BRIEF
From the listing below, copy each line that contains the word "localparam".

DATA FOR ANALYSIS
==> src/rtl/hazard_match.sv <==
// Priority search over post-EX writer records for one source register.
module hazard_match
  import pipe_pkg::*;
#(
  parameter int unsigned STAGES     = 2,
  parameter int unsigned LOAD_STAGE = 2,
  parameter int unsigned SEL_W      = $clog2(STAGES + 1)
) (
  input  stage_rec_t [STAGES-1:0] i_recs,
  input  logic [4:0]              i_src,
  input  logic                    i_use,
  output logic                    o_hit,
  output logic                    o_ready,
  output logic [SEL_W-1:0]        o_k
);

  // Index 0 holds stage 1; the first hit wins so younger records shadow older ones.
  always_comb begin
    o_hit   = 1'b0;
    o_ready = 1'b0;
    o_k     = SEL_W'(FWD_RF);
    for (int unsigned i = 0; i < STAGES; i++) begin
      if (!o_hit && i_use && i_recs[i].valid && i_recs[i].regwrt &&
          i_recs[i].rd == i_src && i_recs[i].rd != X0) begin
        o_hit   = 1'b1;
        o_ready = !i_recs[i].isload || ((i + 1) >= LOAD_STAGE);
        o_k     = SEL_W'(i + 1);
      end
    end
  end

endmodule

==> src/rtl/pipe_hazard_ctrl.sv <==
// Hazard and forwarding controller: writer record shift, forwarding selects, stall/flush and stall counter.
module pipe_hazard_ctrl
  import pipe_pkg::*;
#(
  parameter int unsigned STAGES     = 2,
  parameter int unsigned LOAD_STAGE = 2,
  parameter int unsigned SEL_W      = $clog2(STAGES + 1)
) (
  input  logic             i_clk,
  input  logic             i_reset,
  input  logic             i_ex_valid,
  input  logic [4:0]       i_ex_rd,
  input  logic             i_ex_regwrt,
  input  logic             i_ex_isload,
  input  logic [4:0]       i_ex_rs1,
  input  logic [4:0]       i_ex_rs2,
  input  logic             i_ex_use_rs1,
  input  logic             i_ex_use_rs2,
  input  logic             i_ex_redirect,
  input  logic             i_ex_mc_busy,
  output logic [SEL_W-1:0] o_fwd_sel1,
  output logic [SEL_W-1:0] o_fwd_sel2,
  output logic             o_stall,
  output logic             o_flush,
  output logic [31:0]      o_stall_cnt
);

  stage_rec_t [STAGES-1:0] r_recs;
  logic [31:0]             r_stall_cnt;

  logic             w_hit1, w_rdy1, w_hit2, w_rdy2;
  logic [SEL_W-1:0] w_k1, w_k2;
  logic             w_hazard;

  hazard_match #(
    .STAGES    (STAGES),
    .LOAD_STAGE(LOAD_STAGE),
    .SEL_W     (SEL_W)
  ) u_match_rs1 (
    .i_recs (r_recs),
    .i_src  (i_ex_rs1),
    .i_use  (i_ex_use_rs1),
    .o_hit  (w_hit1),
    .o_ready(w_rdy1),
    .o_k    (w_k1)
  );

  hazard_match #(
    .STAGES    (STAGES),
    .LOAD_STAGE(LOAD_STAGE),
    .SEL_W     (SEL_W)
  ) u_match_rs2 (
    .i_recs (r_recs),
    .i_src  (i_ex_rs2),
    .i_use  (i_ex_use_rs2),
    .o_hit  (w_hit2),
    .o_ready(w_rdy2),
    .o_k    (w_k2)
  );

  always_comb begin
    w_hazard   = (w_hit1 && !w_rdy1) || (w_hit2 && !w_rdy2);
    o_stall    = 1'b0;
    o_flush    = 1'b0;
    o_fwd_sel1 = SEL_W'(FWD_RF);
    o_fwd_sel2 = SEL_W'(FWD_RF);
    if (!i_reset) begin
      o_stall = w_hazard || i_ex_mc_busy;
      o_flush = i_ex_redirect && !o_stall;
      if (w_hit1 && w_rdy1) o_fwd_sel1 = w_k1;
      if (w_hit2 && w_rdy2) o_fwd_sel2 = w_k2;
    end
  end

  always_ff @(posedge i_clk) begin
    if (i_reset) begin
      r_recs      <= '0;
      r_stall_cnt <= '0;
    end else begin
      // A stall freezes EX, so a bubble enters stage 1 in place of the held instruction.
      if (o_stall) r_recs[0] <= '0;
      else         r_recs[0] <= '{valid: i_ex_valid, rd: i_ex_rd, regwrt: i_ex_regwrt, isload: i_ex_isload};
      for (int unsigned k = 1; k < STAGES; k++) r_recs[k] <= r_recs[k-1];
      if (o_stall && r_stall_cnt != '1) r_stall_cnt <= r_stall_cnt + 32'd1;
    end
  end

  assign o_stall_cnt = r_stall_cnt;

endmodule
## config.mk

```make
export PLATFORM = sky130hd
export DESIGN_NAME = pwm_generator
export DESIGN_NICKNAME = d
export VERILOG_FILES = /design/src/rtl/pwm_generator.sv
export SDC_FILE = /design/constraint.sdc
export NUM_CORES = 1
export LEC_CHECK = 0
export ABC_AREA = 1
export ABC_CLOCK_PERIOD_IN_PS = 4200
export BUFFER_PORTS_ARGS = -buffer_cell sky130_fd_sc_hd__buf_2
export CAP_MARGIN = 15
export CORE_UTILIZATION = 50
export DETAILED_ROUTE_END_ITERATION = 6
export PLACE_DENSITY = 0.76
export SLEW_MARGIN = 20
export SYNTH_ARGS = -nofsm -noshare
export SYNTH_HDL_FRONTEND = slang
export SYNTH_SLANG_ARGS = --single-unit
```

## constraint.sdc

```tcl
create_clock -name clk -period 4.2 [get_ports clk]
set_clock_uncertainty 0.05 [all_clocks]
set_input_delay 0.21 -clock clk [delete_from_list [all_inputs] [get_ports clk]]
set_output_delay 0.21 -clock clk [all_outputs]
set_load 0.02 [all_outputs]
```
<file path="src/rtl/keypad_pkg.sv">
// Shared types and helpers for the 4x4 keypad scanner.
// Provides the FSM state enum, column reset value and a one-hot to index encoder.
package keypad_pkg;

    typedef enum logic [1:0] {
        SCAN,
        DEBOUNCE,
        PRESSED
    } kp_state_e;

    localparam logic [3:0] COL_RESET = 4'b0001;

    // Lowest set bit wins, so this also resolves several rows being high at once.
    function automatic logic [1:0] onehot_to_idx(input logic [3:0] v);
        logic [1:0] idx;
        idx = 2'd0;
        if (v[3]) idx = 2'd3;
        if (v[2]) idx = 2'd2;
        if (v[1]) idx = 2'd1;
        if (v[0]) idx = 2'd0;
        return idx;
    endfunction

endpackage

</file>
<file path="src/rtl/kp_tick_div.sv">
// Scan tick generator: free-running counter 0..SCAN_DIV-1, tick high on SCAN_DIV-1.
// Ports: clk, rst_n (async active-low), tick (one-cycle strobe every SCAN_DIV clocks).
module kp_tick_div #(
    parameter int SCAN_DIV = 2000
) (
    input  logic clk,
    input  logic rst_n,
    output logic tick
);

    localparam int TW = (SCAN_DIV > 2) ? $clog2(SCAN_DIV) : 1;
    localparam logic [TW-1:0] LAST = TW'(SCAN_DIV - 1);

    logic [TW-1:0] cnt_q;
    logic [TW-1:0] cnt_d;

    always_comb begin
        tick  = (cnt_q == LAST);
        cnt_d = tick ? '0 : cnt_q + TW'(1);
    end

    always_ff @(posedge clk or negedge rst_n) begin
        if (!rst_n) begin
            cnt_q <= '0;
        end else begin
            cnt_q <= cnt_d;
        end
    end

endmodule

</file>
<file path="src/rtl/keypad_scan_debounce.sv">
// Keypad scanner: drives one-hot columns, synchronises and debounces the rows,
// and emits one key code plus a single-cycle strobe per physical press.
// Ports: clk, rst_n (async active-low), row[3:0] (async returns),
//        col[3:0] (one-hot drive), key_code[3:0], key_valid (pulse), key_held.
module keypad_scan_debounce #(
    parameter int SCAN_DIV       = 2000,
    parameter int DEBOUNCE_TICKS = 8
) (
    input  logic       clk,
    input  logic       rst_n,
    input  logic [3:0] row,
    output logic [3:0] col,
    output logic [3:0] key_code,
    output logic       key_valid,
    output logic       key_held
);

    import keypad_pkg::*;

    localparam int CW = $clog2(DEBOUNCE_TICKS + 1);
    localparam logic [CW-1:0] DB_MAX = CW'(DEBOUNCE_TICKS);

    logic tick;

    kp_tick_div #(
        .SCAN_DIV(SCAN_DIV)
    ) u_tick (
        .clk  (clk),
        .rst_n(rst_n),
        .tick (tick)
    );

    kp_state_e     state_q, state_d;
    logic [3:0]    rs1_q, rs1_d;
    logic [3:0]    rs_q, rs_d;
    logic [3:0]    col_q, col_d;
    logic [CW-1:0] count_q, count_d;
    logic [1:0]    cand_row_q, cand_row_d;
    logic [3:0]    cand_code_q, cand_code_d;
    logic [3:0]    key_code_q, key_code_d;
    logic          key_valid_q, key_valid_d;
    logic          key_held_q, key_held_d;

    logic [CW-1:0] cnt_inc;
    logic [3:0]    col_rot;
    logic [3:0]    new_code;
    logic          hit;

    // State register
    always_ff @(posedge clk or negedge rst_n) begin
        if (!rst_n) begin
            state_q     <= SCAN;
            rs1_q       <= '0;
            rs_q        <= '0;
            col_q       <= COL_RESET;
            count_q     <= '0;
            cand_row_q  <= '0;
            cand_code_q <= '0;
            key_code_q  <= '0;
            key_valid_q <= 1'b0;
            key_held_q  <= 1'b0;
        end else begin
            state_q     <= state_d;
            rs1_q       <= rs1_d;
            rs_q        <= rs_d;
            col_q       <= col_d;
            count_q     <= count_d;
            cand_row_q  <= cand_row_d;
            cand_code_q <= cand_code_d;
            key_code_q  <= key_code_d;
            key_valid_q <= key_valid_d;
            key_held_q  <= key_held_d;
        end
    end

    // Next-state and datapath
    always_comb begin
        rs1_d       = row;
        rs_d        = rs1_q;
        state_d     = state_q;
        col_d       = col_q;
        count_d     = count_q;
        cand_row_d  = cand_row_q;
        cand_code_d = cand_code_q;
        key_code_d  = key_code_q;
        key_valid_d = 1'b0;
        key_held_d  = key_held_q;

        cnt_inc  = count_q + CW'(1);
        col_rot  = {col_q[2:0], col_q[3]};
        new_code = {onehot_to_idx(rs_q), onehot_to_idx(col_q)};
        // Only the latched row in the frozen column is watched.
        hit      = rs_q[cand_row_q];

        if (tick) begin
            unique case (state_q)
                SCAN: begin
                    if (rs_q == 4'b0000) begin
                        col_d = col_rot;
                    end else begin
                        cand_row_d  = onehot_to_idx(rs_q);
                        cand_code_d = new_code;
                        if (DEBOUNCE_TICKS == 1) begin
                            key_code_d  = new_code;
                            key_valid_d = 1'b1;
                            key_held_d  = 1'b1;
                            count_d     = '0;
                            state_d     = PRESSED;
                        end else begin
                            count_d = CW'(1);
                            state_d = DEBOUNCE;
                        end
                    end
                end
                DEBOUNCE: begin
                    if (hit) begin
                        if (cnt_inc == DB_MAX) begin
                            key_code_d  = cand_code_q;
                            key_valid_d = 1'b1;
                            key_held_d  = 1'b1;
                            count_d     = '0;
                            state_d     = PRESSED;
                        end else begin
                            count_d = cnt_inc;
                        end
                    end else begin
                        count_d = '0;
                        col_d   = col_rot;
                        state_d = SCAN;
                    end
                end
                PRESSED: begin
                    // Count consecutive low ticks; any high tick restarts release.
                    if (!hit) begin
                        if (cnt_inc == DB_MAX) begin
                            key_held_d = 1'b0;
                            count_d    = '0;
                            col_d      = col_rot;
                            state_d    = SCAN;
                        end else begin
                            count_d = cnt_inc;
                        end
                    end else begin
                        count_d = '0;
                    end
                end
                default: begin
                    state_d = SCAN;
                    count_d = '0;
                end
            endcase
        end
    end

    // Outputs
    always_comb begin
        col       = col_q;
        key_code  = key_code_q;
        key_valid = key_valid_q;
        key_held  = key_held_q;
    end

endmodule

</file>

EXPECTED ANSWER
    localparam logic [3:0] COL_RESET = 4'b0001;
    localparam int TW = (SCAN_DIV > 2) ? $clog2(SCAN_DIV) : 1;
    localparam logic [TW-1:0] LAST = TW'(SCAN_DIV - 1);
    localparam int CW = $clog2(DEBOUNCE_TICKS + 1);
    localparam logic [CW-1:0] DB_MAX = CW'(DEBOUNCE_TICKS);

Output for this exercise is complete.